Work to be completed
From the data below, copy out every line in which the word "into" occurs.

Provided entries
## config.mk

```make
export PLATFORM = sky130hd
export DESIGN_NAME = alu_ctrl_sequencer_flat
export DESIGN_NICKNAME = d
export VERILOG_FILES = /design/src/rtl/alu_ctrl_sequencer_if.sv /design/src/rtl/alu_ctrl_sequencer.sv /design/src/flat_wrapper.sv
export SDC_FILE = /design/constraint.sdc
export NUM_CORES = 1
export LEC_CHECK = 0
export ABC_AREA = 1
export ABC_CLOCK_PERIOD_IN_PS = 1450
export CORE_MARGIN = 1
export CORE_UTILIZATION = 40
export CTS_CLUSTER_DIAMETER = 120
export DETAILED_ROUTE_END_ITERATION = 16
export PLACE_DENSITY_LB_ADDON = 0.05
export SLEW_MARGIN = 20
export SYNTH_ARGS = -nofsm -noshare
export SYNTH_HDL_FRONTEND = slang
export SYNTH_SLANG_ARGS = --single-unit
```

## constraint.sdc

```tcl
create_clock -name clk -period 1.45 [get_ports clk]
set_input_delay 0.145 -clock clk [delete_from_list [all_inputs] [get_ports clk]]
set_output_delay 0.145 -clock clk [all_outputs]
set_load 0.01 [all_outputs]
```

## src/rtl/alu_ctrl_sequencer_if.sv

```systemverilog
// Handshake bundle between the decode stage, the ALU control sequencer and
// the ALU/vector datapath. The master side offers instructions and accepts
// beats; the slave side is the sequencer itself.
interface alu_ctrl_sequencer_if #(
   parameter int LANES = 4
);
   localparam int LANE_W = (LANES > 1) ? $clog2(LANES) : 1;

   logic [1:0]        alu_op;
   logic [10:0]       alu_instr;
   logic              in_valid;
   logic              in_ready;
   logic [3:0]        ctrl_out;
   logic [LANE_W-1:0] lane_idx;
   logic              is_vector;
   logic              out_last;
   logic              out_valid;
   logic              out_ready;
   logic              illegal;
   logic              busy;

   modport master (
      output alu_op, alu_instr, in_valid, out_ready,
      input  in_ready, ctrl_out, lane_idx, is_vector, out_last, out_valid,
             illegal, busy
   );

   modport slave (
      input  alu_op, alu_instr, in_valid, out_ready,
      output in_ready, ctrl_out, lane_idx, is_vector, out_last, out_valid,
             illegal, busy
   );
endinterface

```

## src/rtl/alu_ctrl_sequencer.sv

```systemverilog
// ALU control sequencer: decodes alu_op/alu_instr into 4-bit ALU control
// codes, expands vector instructions into LANES per-lane beats and holds a
// MAC for MAC_LAT cycles before its single result beat. Beats leave through
// a one-entry output register with a valid/ready handshake.
module alu_ctrl_sequencer #(
   parameter int LANES   = 4,
   parameter int MAC_LAT = 3
) (
   input  logic                clk,
   input  logic                rst,
   alu_ctrl_sequencer_if.slave bus
);
   localparam int LANE_W = (LANES > 1) ? $clog2(LANES) : 1;
   localparam int CNT_W  = (MAC_LAT > 1) ? $clog2(MAC_LAT) : 1;

   localparam logic [LANE_W-1:0] LAST_LANE = LANE_W'(LANES - 1);
   localparam logic [CNT_W-1:0]  MAC_LOAD  = CNT_W'(MAC_LAT - 1);
   localparam logic [CNT_W-1:0]  CNT_ONE   = CNT_W'(1);
   localparam logic [3:0]        MAC_CODE  = 4'b1000;

   typedef enum logic [1:0] {IDLE, VEC, MAC} state_t;
   typedef enum logic [1:0] {KIND_SCALAR, KIND_VECTOR, KIND_MAC, KIND_ILLEGAL} kind_t;

   state_t            state_q, state_d;
   logic [CNT_W-1:0]  cnt_q, cnt_d;

   kind_t             dec_kind;
   logic [3:0]        dec_code;

   logic [3:0]        ctrl_q;
   logic [LANE_W-1:0] lane_q;
   logic              vec_q;
   logic              last_q;
   logic              valid_q;
   logic              illegal_q;

   logic              load_ok;
   logic              in_ready;
   logic              accept;
   logic              mac_done;
   logic [LANE_W-1:0] lane_next;

   logic              load_beat;
   logic [3:0]        beat_ctrl;
   logic [LANE_W-1:0] beat_lane;
   logic              beat_vec;
   logic              beat_last;

   // The output register can take a new beat when empty or draining this cycle
   assign load_ok   = !valid_q || bus.out_ready;
   assign in_ready  = (state_q == IDLE) && load_ok;
   assign accept    = bus.in_valid && in_ready;
   assign lane_next = lane_q + LANE_W'(1);
   // The MAC beat is loaded on the edge where the counter steps from 1 to 0
   assign mac_done  = (cnt_q == CNT_ONE) || (cnt_q == '0);

   // Opcode decode: instruction class and ALU control code
   always_comb begin
      dec_kind = KIND_ILLEGAL;
      dec_code = 4'b0000;
      case (bus.alu_op)
         2'b00: begin dec_kind = KIND_SCALAR; dec_code = 4'b0010; end
         2'b01: begin dec_kind = KIND_SCALAR; dec_code = 4'b0111; end
         2'b10: begin
            case (bus.alu_instr)
               11'b10001011000: begin dec_kind = KIND_SCALAR; dec_code = 4'b0010; end
               11'b11001011000: begin dec_kind = KIND_SCALAR; dec_code = 4'b0110; end
               11'b10001010000: begin dec_kind = KIND_SCALAR; dec_code = 4'b0000; end
               11'b10101010000: begin dec_kind = KIND_SCALAR; dec_code = 4'b0001; end
               11'b10011010000: begin dec_kind = KIND_SCALAR; dec_code = 4'b0100; end
               11'b10111010000: begin dec_kind = KIND_SCALAR; dec_code = 4'b0101; end
               11'b10001010010: begin dec_kind = KIND_VECTOR; dec_code = 4'b0010; end
               11'b11001010010: begin dec_kind = KIND_VECTOR; dec_code = 4'b0110; end
               11'b10011010010: begin dec_kind = KIND_VECTOR; dec_code = 4'b0100; end
               11'b10001010100: begin dec_kind = KIND_VECTOR; dec_code = 4'b0010; end
               11'b10011110000: begin dec_kind = KIND_VECTOR; dec_code = 4'b0100; end
               11'b10001110000: begin dec_kind = KIND_VECTOR; dec_code = 4'b0010; end
               11'b11111010100: begin dec_kind = KIND_MAC;    dec_code = MAC_CODE; end
               default: ;
            endcase
         end
         default: ;
      endcase
   end

   // State register and MAC latency counter
   always_ff @(posedge clk or posedge rst) begin
      if (rst) begin
         state_q <= IDLE;
         cnt_q   <= '0;
      end else begin
         state_q <= state_d;
         cnt_q   <= cnt_d;
      end
   end

   // Next-state logic: vectors walk through VEC, multi-cycle MACs wait in MAC
   always_comb begin
      state_d = state_q;
      cnt_d   = cnt_q;
      case (state_q)
         IDLE: begin
            if (accept) begin
               if (dec_kind == KIND_VECTOR && LANES > 1) begin
                  state_d = VEC;
               end else if (dec_kind == KIND_MAC && MAC_LAT > 1) begin
                  state_d = MAC;
                  cnt_d   = MAC_LOAD;
               end
            end
         end
         VEC: begin
            if (load_ok && lane_next == LAST_LANE) begin
               state_d = IDLE;
            end
         end
         MAC: begin
            if (mac_done) begin
               if (load_ok) begin
                  state_d = IDLE;
                  cnt_d   = '0;
               end
            end else begin
               cnt_d = cnt_q - CNT_ONE;
            end
         end
         default: state_d = IDLE;
      endcase
   end

   // Output logic: decide whether a beat is loaded this cycle and its contents
   always_comb begin
      load_beat = 1'b0;
      beat_ctrl = ctrl_q;
      beat_lane = '0;
      beat_vec  = 1'b0;
      beat_last = 1'b0;
      case (state_q)
         IDLE: begin
            if (accept) begin
               case (dec_kind)
                  KIND_SCALAR: begin
                     load_beat = 1'b1;
                     beat_ctrl = dec_code;
                     beat_last = 1'b1;
                  end
                  KIND_VECTOR: begin
                     load_beat = 1'b1;
                     beat_ctrl = dec_code;
                     beat_vec  = 1'b1;
                     beat_last = (LANES == 1);
                  end
                  KIND_MAC: begin
                     if (MAC_LAT == 1) begin
                        load_beat = 1'b1;
                        beat_ctrl = MAC_CODE;
                        beat_last = 1'b1;
                     end
                  end
                  default: ;
               endcase
            end
         end
         VEC: begin
            if (load_ok) begin
               load_beat = 1'b1;
               beat_lane = lane_next;
               beat_vec  = 1'b1;
               beat_last = (lane_next == LAST_LANE);
            end
         end
         MAC: begin
            if (mac_done && load_ok) begin
               load_beat = 1'b1;
               beat_ctrl = MAC_CODE;
               beat_last = 1'b1;
            end
         end
         default: ;
      endcase
   end

   // Output register: holds a beat stable until the datapath takes it
   always_ff @(posedge clk or posedge rst) begin
      if (rst) begin
         ctrl_q    <= 4'b0000;
         lane_q    <= '0;
         vec_q     <= 1'b0;
         last_q    <= 1'b0;
         valid_q   <= 1'b0;
         illegal_q <= 1'b0;
      end else begin
         illegal_q <= accept && (dec_kind == KIND_ILLEGAL);
         if (load_beat) begin
            ctrl_q  <= beat_ctrl;
            lane_q  <= beat_lane;
            vec_q   <= beat_vec;
            last_q  <= beat_last;
            valid_q <= 1'b1;
         end else if (bus.out_ready) begin
            valid_q <= 1'b0;
         end
      end
   end

   assign bus.in_ready  = in_ready;
   assign bus.ctrl_out  = ctrl_q;
   assign bus.lane_idx  = lane_q;
   assign bus.is_vector = vec_q;
   assign bus.out_last  = last_q;
   assign bus.out_valid = valid_q;
   assign bus.illegal   = illegal_q;
   assign bus.busy      = (state_q != IDLE);
endmodule

```

## src/flat_wrapper.sv

```systemverilog
// flat-port wrapper written by rule: the top's interface ports become plain ports
module alu_ctrl_sequencer_flat 
#(
   parameter int LANES   = 4,
   parameter int MAC_LAT = 3
)
  (clk, rst, bus_alu_op, bus_alu_instr, bus_in_valid, bus_out_ready, bus_in_ready, bus_ctrl_out, bus_lane_idx, bus_is_vector, bus_out_last, bus_out_valid, bus_illegal, bus_busy);
  alu_ctrl_sequencer_if #(.LANES(LANES)) bus_i ();
  input  logic clk;
  input  logic rst;
  input wire logic [$bits(bus_i.alu_op)-1:0] bus_alu_op;
  input wire logic [$bits(bus_i.alu_instr)-1:0] bus_alu_instr;
  input wire logic [$bits(bus_i.in_valid)-1:0] bus_in_valid;
  input wire logic [$bits(bus_i.out_ready)-1:0] bus_out_ready;
  output wire logic [$bits(bus_i.in_ready)-1:0] bus_in_ready;
  output wire logic [$bits(bus_i.ctrl_out)-1:0] bus_ctrl_out;
  output wire logic [$bits(bus_i.lane_idx)-1:0] bus_lane_idx;
  output wire logic [$bits(bus_i.is_vector)-1:0] bus_is_vector;
  output wire logic [$bits(bus_i.out_last)-1:0] bus_out_last;
  output wire logic [$bits(bus_i.out_valid)-1:0] bus_out_valid;
  output wire logic [$bits(bus_i.illegal)-1:0] bus_illegal;
  output wire logic [$bits(bus_i.busy)-1:0] bus_busy;
  assign bus_i.alu_op = bus_alu_op;
  assign bus_i.alu_instr = bus_alu_instr;
  assign bus_i.in_valid = bus_in_valid;
  assign bus_i.out_ready = bus_out_ready;
  assign bus_in_ready = bus_i.in_ready;
  assign bus_ctrl_out = bus_i.ctrl_out;
  assign bus_lane_idx = bus_i.lane_idx;
  assign bus_is_vector = bus_i.is_vector;
  assign bus_out_last = bus_i.out_last;
  assign bus_out_valid = bus_i.out_valid;
  assign bus_illegal = bus_i.illegal;
  assign bus_busy = bus_i.busy;
  alu_ctrl_sequencer #(.LANES(LANES), .MAC_LAT(MAC_LAT)) u_core (.clk(clk), .rst(rst), .bus(bus_i));
endmodule
```

==> results of run 1 <==
-- cell usage after synthesis (all sizes together) (2+ instances only) --
| library cell | count |
|---|---|
| nand4 | 3 |
| dfrtp | 14 |
| ha | 5 |
| nor2 | 24 |
| a31oi | 2 |
| inv | 31 |
| nand2 | 49 |
| nand3 | 16 |
| a21oi | 7 |
| o2111ai | 2 |
| o21ai | 10 |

Result of the task
// ALU control sequencer: decodes alu_op/alu_instr into 4-bit ALU control
// codes, expands vector instructions into LANES per-lane beats and holds a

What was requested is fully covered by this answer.